Undergraduate humor publication of the University of Texas at Austin

The Texas Ranger was the undergraduate humor publication of the University of Texas at Austin (UT), published from 1923 to 1972. A number of people who later went on to become key members of the underground comix scene — including Frank Stack, Gilbert Shelton, and Jaxon — were Texas Ranger editors and contributors during the period 1959–1965. Other notable contributors to The Texas Ranger over the years included Robert C. Eckhardt, John Canaday, Rowland B. Wilson, Harvey Schmidt, Bill Yates, Liz Smith, Robert Benton, Bill Helmer, Robert A. Burns and Wick Allison.

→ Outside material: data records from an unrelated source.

==> design/flow/design.v <==
`timescale 1ns / 1ps
module debounce_one_shot(
    input CLK,
    input EN,
    input RST,
    input BTN,
    output logic DB_BTN
    );
    localparam logic [7:0] c_LOW_GOING_HIGH_CLOCKS = 8'h19;  
    localparam logic [7:0] c_HIGH_GOING_LOW_CLOCKS = 8'h33;  
    localparam logic [7:0] c_ONE_SHOT_CLOCKS       = 8'h01;  
    typedef enum { ST_init, ST_BTN_low, ST_BTN_low_to_high, ST_BTN_high, ST_BTN_high_to_low, ST_one_shot} STATES;
    STATES NS, PS;
    logic [7:0] s_db_count;
    logic s_count_rst, s_count_inc;
    always_ff @(posedge CLK) begin
        if (RST == 1'b1)
            s_db_count <= 8'h00;
        else if (EN == 1'b1) begin
            if (s_count_rst == 1'b1)
                s_db_count <= 8'h00;
            else if (s_count_inc == 1'b1)
                s_db_count <= s_db_count + 1;
        end
    end
    always_ff @(posedge CLK) begin
       if (RST == 1'b1)
           PS <= ST_init;
       else if (EN == 1'b1)
           PS <= NS; 
    end
    always_comb begin
        NS = ST_init;
        DB_BTN = 1'b0;
        s_count_rst = 1'b0;
        s_count_inc = 1'b0;
        case (PS)
            ST_init: begin           
                NS = ST_BTN_low;
                DB_BTN = 1'b0;
                s_count_rst = 1'b1;
            end
            ST_BTN_low: begin    
                if (BTN == 1'b1) begin        
                    NS = ST_BTN_low_to_high;  
                    s_count_inc = 1'b1;        
                end
                else begin
                    NS = ST_BTN_low;         
                    s_count_rst = 1'b1;
                end
            end
            ST_BTN_low_to_high: begin    
                if (BTN == 1'b1) begin   
                    if (s_db_count == c_LOW_GOING_HIGH_CLOCKS) begin 
                        NS = ST_BTN_high;
                        s_count_rst = 1'b1;
                    end
                    else begin           
                        NS = ST_BTN_low_to_high;
                        s_count_inc = 1'b1;
                    end
                end
                else begin               
                    NS = ST_BTN_low;
                    s_count_rst = 1'b1;
                end
            end
            ST_BTN_high: begin           
                if (BTN == 1'b1) begin 
                    NS = ST_BTN_high;
                    s_count_rst = 1'b1;
                end
                else begin               
                    NS = ST_BTN_high_to_low;
                    s_count_inc = 1'b1;
                end
            end
            ST_BTN_high_to_low: begin
                if (BTN == 1'b0) begin   
                    if (s_db_count == c_HIGH_GOING_LOW_CLOCKS) begin 
                        NS = ST_one_shot;
                        s_count_rst = 1'b1;
                    end
                    else begin           
                        NS = ST_BTN_high_to_low;
                        s_count_inc = 1'b1;
                    end
                end
                else begin               
                    NS = ST_BTN_high;
                    s_count_rst = 1'b1;
                end 
            end
            ST_one_shot: begin   
                if (s_db_count == c_ONE_SHOT_CLOCKS) begin  
                    NS = ST_init;
                    s_count_rst = 1'b1;
                    DB_BTN = 1'b0;
                end
                else begin               
                    NS = ST_one_shot;
                    s_count_inc = 1'b1;
                    DB_BTN = 1'b1;
                end
            end
            default: begin               
                NS = ST_init;
                s_count_rst = 1'b1;
                s_count_inc = 1'b0;
                DB_BTN = 1'b0;
            end
        endcase
    end
endmodule
## ALU
module ALU(
input clk,
input [15:0]a,b,
input [3*8:0] op,
output  reg [31:0]out
    );
wire [15:0]z1,z2;
wire [31:0]z3;
reg [15:0] a1, a2, a3, b1, b2, b3;
reg [1:0] sel;
wire Cout;
always @(*)
if(  op == "" || op == "~" || op == "|" || op == "&" || op == "~&" || op == "~|" ||
     op == "^" || op == "~^" || op == ">>" || op == "<<" || op == "asr" || 
     op == "asl" || op == "ror" || op == "rol" || op == "cmp" )
 sel = 2'b00;
else if(op == "+" || op == "-")
    sel = 2'b01;
else if( op == "*" )
    sel = 2'b10;
else
    sel = 2'b00;
logical L(a1, b1, op, z1);
arithmetic AA1( a2,b2,op,z2,Cout);
multiplier M( clk,a3, b3, z3);
always @(*)
case(sel)
2'b00 : begin
        a1 = a;
        a2 = 0;
        a3 = 0;
        b1 = b;
        b2 = 0;
        b3 = 0;
        out[15:0] = z1;
        out[31:16] = 0;
        end
2'b01  : begin
        a1 = 0;
        a2 = a;
        a3 = 0;
        b1 = 0;
        b2 = b;
        b3 = 0;
        out[15:0] = z2;
        out[16] = Cout;
        out[31:17] = 0;
        end     
default :  begin
        a1 = 0;
        a2 = 0;
        a3 = a;
        b1 = 0;
        b2 = 0;
        b3 = b;
       out = z3;
        end            
endcase
endmodule
Size: roughly 2600 cells after synthesis, about 32 flip-flops, about 90 I/O pins.
export LEC_CHECK = 0
export CAP_MARGIN = 20
export CORE_MARGIN = 2
export CORE_UTILIZATION = 68
export SETUP_SLACK_MARGIN = -1.55
export SLEW_MARGIN = 20
create_clock -name core_clock -period 21.9 [get_ports {clk}]
run.sh (not shown) runs the stock make flow with config.mk's settings and CLKGATE_MAP_FILE=.
The baseline died in 4_1_cts (DPL-0038).
Edit:
--- a/flow/config.mk
+++ b/flow/config.mk
@@ -7,0 +8 @@
+export ABC_AREA = 1
@@ -10,2 +11 @@
-export CORE_UTILIZATION = 68
-export SETUP_SLACK_MARGIN = -1.55
+export CORE_UTILIZATION = 66
==> flow/constraint.sdc (replaced) <==
create_clock -name core_clock -period 35.4 [get_ports {clk}]
set_input_delay 7.0800 -clock core_clock [delete_from_list [all_inputs] [get_ports {clk}]]
set_output_delay 7.0800 -clock core_clock [all_outputs]
set_load 0.01 [all_outputs]
Result: This time the run went through all stages and came out clean; die size rose by 3.8%; area after synthesis climbs by 0.81%; synthesized cell count is higher by 19%.
Edit:
--- a/flow/config.mk
+++ b/flow/config.mk
@@ -8 +7,0 @@
-export ABC_AREA = 1
@@ -11,0 +11 @@
+export SETUP_SLACK_MARGIN = 3.58
==> flow/constraint.sdc (replaced) <==
create_clock -name core_clock -period 28.0 [get_ports {clk}]
set_input_delay 5.6000 -clock core_clock [delete_from_list [all_inputs] [get_ports {clk}]]
set_output_delay 5.6000 -clock core_clock [all_outputs]
set_load 0.01 [all_outputs]
Effect: This time the run failed in 5_1_grt. Die size decreases slightly. Synthesized area falls slightly. Synthesized cell count came out lower by about a fifth.
Edit:
--- a/flow/config.mk
+++ b/flow/config.mk
@@ -10,2 +10,4 @@
-export CORE_UTILIZATION = 66
-export SETUP_SLACK_MARGIN = 3.58
+export CORE_UTILIZATION = 56
+export CTS_CLUSTER_DIAMETER = 190
+export CTS_CLUSTER_SIZE = 93
+export PLACE_DENSITY = 0.36
@@ -12,0 +15 @@
+export TNS_END_PERCENT = 15
Outcome: This time the run completed without violations; synthesized cell count is unchanged; synthesized area stays the same; die area rose by about a fifth.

It was succeeded in 1997 by the Texas Travesty.

==Overview==
The Texas Ranger was founded in 1923. Seeing itself as a complement to the campus newspaper The Daily Texan, the Ranger focused on humor, cartoons, and images of young women on its covers. Gag cartoons and comic strips were a staple of the magazine from its inception. From early on until late in its run, the magazine featured a female UT student on the cover as the so-called "Girl of the Month" or "GOM." For a number of years (beginning sometime after 1953) The Texas Ranger also ran a Playboy parody in its March issue.

Over the years The Texas Ranger often drew the ire of UT's administration for its targeted satire and occasionally risqué content. Staff members called themselves the "Rangeroos" and were known for their bacchanalian parties, especially in the 1960s during Gilbert Shelton's reign as editor.

The Ranger's offices were in the School of Journalism building. The magazine's affairs were administered first by the Student Association and then by Texas Student Publications, Inc. The magazine published 10 issues annually, skipping July and August. A new editor was elected by the staff every September.

The magazine's mascot, created c. 1950 by Rowland B. Wilson, was a fat, mustachioed outlaw-type called "Hairy Ranger."

==History==
Antecedents to The Texas Ranger were UT humor publications the Coyote (which was banned by UT's Student Association in 1915) and The Scalper, which published from Oct. 1919 to Nov. 1922 (when it was also banned for its perceived "immorality"). Contributors to The Scalper included Roy Crane and Ralph Jester.

The Texas Ranger was first published in November 1923. One of its earliest contributors was cartoonist John Canaday, who later became a leading art critic, author and art historian.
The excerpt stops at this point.